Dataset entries
--- src/rtl/reg_file_if.sv ---
// Register-file bus: write port, stall flag, two read ports and write-done flag.
interface reg_file_if #(
   parameter int DATA_WIDTH = 8,
   parameter int ADDR_WIDTH = 3
);
   logic [DATA_WIDTH-1:0] IN;
   logic [ADDR_WIDTH-1:0] INADDRESS;
   logic                  WRITE;
   logic                  BUSYWAIT;
   logic [ADDR_WIDTH-1:0] OUT1ADDRESS;
   logic [ADDR_WIDTH-1:0] OUT2ADDRESS;
   logic [DATA_WIDTH-1:0] OUT1;
   logic [DATA_WIDTH-1:0] OUT2;
   logic                  WRITE_DONE;

   // Pipeline side: drives write/read requests, consumes read data.
   modport master (
      output IN, INADDRESS, WRITE, BUSYWAIT, OUT1ADDRESS, OUT2ADDRESS,
      input  OUT1, OUT2, WRITE_DONE
   );

   // Register file side.
   modport slave (
      input  IN, INADDRESS, WRITE, BUSYWAIT, OUT1ADDRESS, OUT2ADDRESS,
      output OUT1, OUT2, WRITE_DONE
   );
endinterface

--- src/rtl/reg_file.sv ---
// Register file: 2**ADDR_WIDTH general registers, one write port, two
// combinational read ports. Writes are frozen while the data cache stalls.
module reg_file #(
   parameter int DATA_WIDTH = 8,
   parameter int ADDR_WIDTH = 3
) (
   input  logic        CLK,
   input  logic        RESET,
   reg_file_if.slave   bus
);
   localparam int NUM_REGS = 2 ** ADDR_WIDTH;

   logic [DATA_WIDTH-1:0] r_regs [NUM_REGS];
   logic                  r_write_done;
   logic                  w_commit;

   // A held load write simply commits on the first non-stalled edge; no
   // extra state is needed to make it happen exactly once.
   assign w_commit = bus.WRITE && !bus.BUSYWAIT;

   // Register storage: reset clears everything and overrides any write.
   always_ff @(posedge CLK) begin
      if (RESET) begin
         for (int i = 0; i < NUM_REGS; i++) begin
            r_regs[i] <= '0;
         end
      end else if (w_commit) begin
         r_regs[bus.INADDRESS] <= bus.IN;
      end
   end

   // Write-done flag: high for the cycle after each committed write.
   always_ff @(posedge CLK) begin
      if (RESET) begin
         r_write_done <= 1'b0;
      end else begin
         r_write_done <= w_commit;
      end
   end

   // Read ports are purely combinational with no write bypass, so a
   // same-cycle write is only visible after the edge.
   assign bus.OUT1       = r_regs[bus.OUT1ADDRESS];
   assign bus.OUT2       = r_regs[bus.OUT2ADDRESS];
   assign bus.WRITE_DONE = r_write_done;

endmodule
--- src/flat_wrapper.sv ---
// flat-port wrapper written by rule: the top's interface ports become plain ports
module reg_file_flat 
#(
   parameter int DATA_WIDTH = 8,
   parameter int ADDR_WIDTH = 3
)
  (CLK, RESET, bus_IN, bus_INADDRESS, bus_WRITE, bus_BUSYWAIT, bus_OUT1ADDRESS, bus_OUT2ADDRESS, bus_OUT1, bus_OUT2, bus_WRITE_DONE);
  reg_file_if #(.DATA_WIDTH(DATA_WIDTH), .ADDR_WIDTH(ADDR_WIDTH)) bus_i ();
  input  logic CLK;
  input  logic RESET;
  input wire logic [$bits(bus_i.IN)-1:0] bus_IN;
  input wire logic [$bits(bus_i.INADDRESS)-1:0] bus_INADDRESS;
  input wire logic [$bits(bus_i.WRITE)-1:0] bus_WRITE;
  input wire logic [$bits(bus_i.BUSYWAIT)-1:0] bus_BUSYWAIT;
  input wire logic [$bits(bus_i.OUT1ADDRESS)-1:0] bus_OUT1ADDRESS;
  input wire logic [$bits(bus_i.OUT2ADDRESS)-1:0] bus_OUT2ADDRESS;
  output wire logic [$bits(bus_i.OUT1)-1:0] bus_OUT1;
  output wire logic [$bits(bus_i.OUT2)-1:0] bus_OUT2;
  output wire logic [$bits(bus_i.WRITE_DONE)-1:0] bus_WRITE_DONE;
  assign bus_i.IN = bus_IN;
  assign bus_i.INADDRESS = bus_INADDRESS;
  assign bus_i.WRITE = bus_WRITE;
  assign bus_i.BUSYWAIT = bus_BUSYWAIT;
  assign bus_i.OUT1ADDRESS = bus_OUT1ADDRESS;
  assign bus_i.OUT2ADDRESS = bus_OUT2ADDRESS;
  assign bus_OUT1 = bus_i.OUT1;
  assign bus_OUT2 = bus_i.OUT2;
  assign bus_WRITE_DONE = bus_i.WRITE_DONE;
  reg_file #(.DATA_WIDTH(DATA_WIDTH), .ADDR_WIDTH(ADDR_WIDTH)) u_core (.CLK(CLK), .RESET(RESET), .bus(bus_i));
endmodule
--- config.mk ---
export PLATFORM = sky130hd
export DESIGN_NAME = reg_file_flat
export DESIGN_NICKNAME = d
export VERILOG_FILES = /design/src/rtl/reg_file_if.sv /design/src/rtl/reg_file.sv /design/src/flat_wrapper.sv
export SDC_FILE = /design/constraint.sdc
export NUM_CORES = 1
export LEC_CHECK = 0
export CELL_PAD_IN_SITES_DETAIL_PLACEMENT = 1
export CELL_PAD_IN_SITES_GLOBAL_PLACEMENT = 1
export CORE_MARGIN = 5
export CORE_UTILIZATION = 51
export DETAILED_ROUTE_END_ITERATION = 6
export MAX_ROUTING_LAYER = met4
export PLACE_DENSITY_LB_ADDON = 0.1
export RECOVER_POWER = 25
export SETUP_SLACK_MARGIN = 0.1
export SYNTH_ARGS = -nofsm -noshare
export SYNTH_HDL_FRONTEND = slang
export SYNTH_SLANG_ARGS = --single-unit
--- constraint.sdc ---
create_clock -name CLK -period 4.8 [get_ports CLK]
set_input_delay 0.72 -clock CLK [delete_from_list [all_inputs] [get_ports CLK]]
set_output_delay 0.72 -clock CLK [all_outputs]
set_load 0.005 [all_outputs]
==> results of run 1 <==
## registers in the layout (all words and copies together) (netlist names)
name                   cells
u_core.bus.WRITE_DONE      1
u_core.r_regs             64
## through the flow
| stage | setup WS, ns | cells | cell area [sq um] |
|---|---|---|---|
| 2_1_floorplan | 2.32 | 226 | 3580 |
| 3_3_place_gp | 1.18 | 342 | 3970 |
| 3_5_place_dp | 1.12 | 342 | 3970 |
| 4_1_cts | 1.13 | 358 | 4180 |
| 5_1_grt | 1.05 | 358 | 4170 |
| 6_report | 1.16 | 358 | 4170 |
## cells by family after synthesis
family | after synthesis
simple gates | 71
flops | 65
mux | 48
buf+inv | 34
compound gates | 8
## cell usage in the layout (no fill, tap or decap)
master and n:
buf_4 7, bufinv_16 2, clkbuf_1 3, clkbuf_8 9
clkdlybuf4s50_1 35, clkinv_1 8, clkinv_2 3, clkinvlp_4 1
dfxtp_1 1, dlygate4sd3_1 2, edfxtp_1 64, mux2_2 16
mux4_1 29, mux4_2 3, nand2_1 1, nand2b_1 2
nand4bb_1 1, nor3_1 64, nor3b_1 1, o21bai_1 8
or2_2 1, or4b_1 1
## report_power, final
| part | switching [uW] | internal [uW] |
|---|---|---|
| combinational | 90.2 | 110 |
| clock | 215 | 290 |
| sequential | 16.4 | 656 |
## routing by layer
metal,routed length (microns),up-vias
met3,602,8
met4,114,0
met1,3690,1205
met2,5050,91
met5,0,-
li1,-,996
## worst max-delay path by stage
stage                       startpoint     endpoint  cells after the start
global placement    bus_OUT1ADDRESS[2]  bus_OUT1[7]                      4
finish              bus_OUT1ADDRESS[2]  bus_OUT1[7]                      4
global route        bus_OUT2ADDRESS[2]  bus_OUT2[2]                      4
floorplan           bus_OUT1ADDRESS[0]  bus_OUT1[0]                      4
CTS                 bus_OUT2ADDRESS[2]  bus_OUT2[4]                      4
detailed placement  bus_OUT1ADDRESS[2]  bus_OUT1[7]                      4
## final cells by class
type / instances / area share
timing repair buffer: 46 / 0.103
sequential: 65 / 0.465
clock buffer: 10 / 0.0306
tap: 96 / 0.0288
clock inverter: 6 / 0.0198
inverter: 8 / 0.00719
multi-input combinational: 127 / 0.345
==> qor.csv, run 1 <==
stage,metric,value,unit
cells_and_area,Fillers,644,
route,number of vias per cell,6.42,
yosys,Post-synth EDFFs,64,
cells_and_area,Antenna diodes,0,
timing,setup TNS,0,ns
floorplanning,Starting Density,0.525,
grt,met2 Usage GRT,0.416,
worst_setup_path,crit path kind,primary input to output port,
floorplanning,core area,0.00683,sq mm
yosys,Synth Cell Area,0.00358,sq mm
timing,Slew Limit Fails,0,
route,Final ANT Viol Nets,0,
grt,global-route usage over all layers,0.239,
timing,Hold Slack,0.978,ns
worst_setup_path,Crit path largest cell delay,1.01,ns
power,Power Dens Cells,330,mW/mm^2
yosys,sequential area share after synthesis,0.542,
timing,setup violators final,0,
floorplanning,DIE WIDTH,93.8,microns
route,Via Count,2300,
clock_tree,Num Clock Sinks,65,
yosys,Seq cells post-synth,65,
worst_setup_path,CP Launch Type,primary input,
worst_setup_path,CP Cell Sequence,clkdlybuf4s50_1 -> mux4_1 -> mux2_2 -> clkdlybuf4s50_1,
route,DR pass1 iterations,4,
worst_setup_path,CP bufs+invs,2,
timing,period utilization,0.759,
grt,total grt overflow,0,
worst_setup_path,Worst EP required,4.08,ns
floorplanning,DIE AREA,0.00880,sq mm
worst_setup_path,Worst setup EP type,output port,
clock_tree,H-tree Lvls,3,
route,Detailed Route Iter0 Violations,156,
yosys,leading post-synthesis cells by cell area,"edfxtp_1 (54%), mux4_1 (21%), nor3_1 (8.9%)",
clock_tree,CTS root buf,clkbuf_8,
cells_and_area,area grow syn2layout,16.5,%
clock_tree,postcts setup bufs,0,
power,LEAKAGE,0.00136,uW
yosys,Post-Synth Adder-Cell Area,0,
yosys,Synth cell types,19,
timing,final worst path period need,3.64,ns
yosys,Synth Area in Simple Gates,0.104,
worst_hold_path,WHS Endpoint,u_core.bus.WRITE_DONE$_SDFF_PP0_,
yosys,main combinational cell family by area after synthesis,multiplexers,
cells_and_area,register area,0.00194,sq mm
run,MaxCap Viol Count,0,
clock_tree,total CTS buffers,9,
yosys,syn nets,247,
clock_tree,CTS Hold Buffers Added,0,
yosys,most common flop cell mapped by yosys,edfxtp_1,
place,gp weighted congestion,0.737,
worst_setup_path,Worst path most repeated cell,clkdlybuf4s50_1,
yosys,cell taking the most area after synthesis,edfxtp_1,
cells_and_area,area occupied by multi-input gates,0.00144,sq mm
yosys,commonest cells in the netlist,"edfxtp_1 (64), nor3_1 (64), mux4_1 (29)",
cells_and_area,"Core Util, Final",0.611,
floorplanning,Die Ht,93.8,microns
cells_and_area,share of cells above drive strength 1,0.160,
timing,RSZ-0062 raised after global routing,false,
grt,vias in the first global route,2453,
power,Peak supply drop,248,uV
worst_hold_path,hold path startpoint,bus_BUSYWAIT,
worst_hold_path,worst hold path depth,2,
place,dpl hpwl,6180,microns
grt,met3 GRT Util,0.0473,
grt,antenna violations before repair,0,
grt,largest net degree at the start of global routing,21,
yosys,Post-Syn Instances,226,
route,drt wl/cell,26.4,microns
status,status,completed,
clock_tree,CTS tree,done,
power,total power,1380,uW
grt,GRT Max-Usage Layer,met2,
clock_tree,Clock transition at path regs,0.07,ns
yosys,mux share of post-synthesis cell area,0.282,
timing,Slew headroom,0.228,
floorplanning,row cnt,30,
worst_setup_path,crit-path leading delay family,buffers and inverters,
route,routed wire length,9450,microns
grt,global-route met1 utilization,0.282,
grt,global-route wire length before repair,14500,microns
yosys,"Async S/R FF share, synth",0,
floorplanning,Ports,38,
route,Residual DRC,0,
worst_setup_path,Crit Path Max Fanout,16,
timing,final hold vios,0,
place,I/O Buffers,37,
clock_tree,post-cts sizing count,0,
yosys,post-synthesis xor/xnor area fraction,0,
yosys,syn avg cell area,15.9,sq um
cells_and_area,Final #Nets,278,
clock_tree,Longest Clk Path Bufs,2,
worst_hold_path,worst hold path type,primary input to register,
yosys,Yosys top cell area share,0.536,
worst_setup_path,Critical Path AT,2.92,ns
yosys,Ys Warns,0,
timing,Least-Margin Pin Slew,1.16,ns
worst_setup_path,CP max stage cell,clkdlybuf4s50_1,
timing,Max Fclk,274,MHz
yosys,compound-gate portion of the synthesized area,0.0168,
(Power assumes the default switching activity.)
==> run 2: changes to the inputs <==
- CORE_UTILIZATION: 51 -> 43
- clock period: 4.8 -> 3.2 ns (I/O delays scaled with it)
==> run 2 against run 1 <==
Compared with the run above: combinational power up 54%; utilization down 8.8 points; worst hold slack worse by 0.24 ns; first-iteration DRC count down 34%; critical endpoint is now bus_OUT1[1]; via count down 2.5%.
==> qor.csv, run 2 (synthesis results as in run 1) <==
stage,metric,value,unit,change
worst_setup_path,Worst setup EP type,output port,,
floorplanning,DIE AREA,0.0103,sq mm,+17%
cells_and_area,register area,0.00194,sq mm,unchanged
status,status,completed,,
worst_hold_path,WHS Endpoint,u_core.bus.WRITE_DONE$_SDFF_PP0_,,
floorplanning,core area,0.00818,sq mm,+20%
cells_and_area,fin cells,374,,+4.5%
worst_setup_path,CP bufs+invs,3,,+1
route,Final ANT Viol Nets,0,,unchanged
grt,antenna violations before repair,0,,unchanged
floorplanning,Starting Density,0.438,,-0.0862
floorplanning,row cnt,33,,+10%
timing,Slew headroom,0.0205,,-0.208
route,number of vias per cell,5.99,,-6.7%
worst_setup_path,CP max stage cell,mux4_1,,
power,Peak supply drop,224,uV,-9.8%
cells_and_area,area grow syn2layout,19.2,%,
place,gp weighted congestion,0.712,,-3.4%
run,MaxCap Viol Count,0,,unchanged
clock_tree,Longest Clk Path Bufs,2,,unchanged
clock_tree,CTS root buf,clkbuf_8,,
route,M1 wire length,3870,microns,+4.9%
clock_tree,CTS tree,done,,
route,drt wl/cell,23.9,microns,-9.3%
clock_tree,Clock transition at path regs,0.07,ns,about the same
grt,total grt overflow,0,,unchanged
cells_and_area,most frequent cells in the layout,"nor3_1 (64), edfxtp_1 (64), clkdlybuf4s50_1 (34)",,
timing,final hold vios,0,,unchanged
worst_setup_path,CP Cell Sequence,clkdlybuf4s50_1 -> buf_12 -> mux4_1 -> mux2_2 -> clkdlybuf4s50_1,,
cells_and_area,Antenna diodes,0,,unchanged
cells_and_area,share of cells above drive strength 1,0.175,,+0.0144
place,Placed Cells,359,,+5.0%
power,Power Dens Cells,480,mW/mm^2,+45%
clock_tree,CTS Hold Buffers Added,0,,unchanged
timing,RSZ-0062 raised after global routing,false,,
cells_and_area,area occupied by multi-input gates,0.00144,sq mm,unchanged
route,Met3 Wirelength,397,microns,-34%
grt,vias in the first global route,2354,,-4.0%
route,DR top layer,met4,,
route,Via Count,2242,,-2.5%
cells_and_area,Finished Cell Area,0.00427,sq mm,+2.3%
cells_and_area,Fillers,791,,+23%
worst_setup_path,Critical Path AT,2.53,ns,-0.39 ns
cells_and_area,max reg flops,64,,unchanged
clock_tree,post-cts sizing count,0,,unchanged
worst_setup_path,crit-path leading delay family,buffers and inverters,,
route,Residual DRC,0,,unchanged
clock_tree,postcts setup bufs,0,,unchanged
timing,Max Fclk,332,MHz,
route,routed wire length,8960,microns,-5.2%
timing,Slew Limit Fails,0,,unchanged
worst_setup_path,Crit Path Max Fanout,16,,unchanged
grt,global-route wire length before repair,13900,microns,-4.0%
worst_setup_path,Worst setup startpoint,bus_OUT1ADDRESS[0],,
cells_and_area,Biggest register,u_core.r_regs,,
clock_tree,H-tree Lvls,3,,unchanged
timing,final worst path period need,3.01,ns,
clock_tree,Num Clock Sinks,65,,unchanged
floorplanning,Ports,38,,unchanged
timing,setup TNS,0,ns,unchanged
worst_setup_path,Stages on worst setup path,5,,+1
worst_setup_path,crit path kind,primary input to output port,,
cells_and_area,"Core Util, Final",0.522,,-0.0885
worst_hold_path,hold path startpoint,bus_BUSYWAIT,,
place,Placed Area,0.00408,sq mm,+2.7%
timing,Least-Margin Pin Slew,1.47,ns,+0.311 ns
route,DR pass1 iterations,4,,unchanged
place,dpl hpwl,6090,microns,-1.4%
timing,setup violators final,0,,unchanged
worst_hold_path,worst hold path type,primary input to register,,
worst_setup_path,Worst path most repeated cell,clkdlybuf4s50_1,,
power,LEAKAGE,0.00141,uW,+3.5%
worst_setup_path,Worst EP required,2.72,ns,-1.36 ns
place,I/O Buffers,37,,unchanged
worst_setup_path,CP Launch Type,primary input,,
route,wire length on met2,4620,microns,-8.5%
floorplanning,DIE WIDTH,101,microns,+8.0%
clock_tree,total CTS buffers,9,,unchanged
route,Detailed Route Iter0 Violations,103,,-34%
grt,largest net degree at the start of global routing,37,,+76%
timing,period utilization,0.941,,
floorplanning,Die Ht,101,microns,+8.0%
worst_setup_path,Crit path largest cell delay,0.61,ns,-0.40 ns
worst_hold_path,worst hold path depth,2,,unchanged
grt,global-route usage over all layers,0.192,,-0.0469
cells_and_area,Final #Nets,286,,+2.9%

What is expected: Whenever the word "inverters" occurs in a line above, copy that line.

Response:
worst_setup_path,crit-path leading delay family,buffers and inverters,
worst_setup_path,crit-path leading delay family,buffers and inverters,,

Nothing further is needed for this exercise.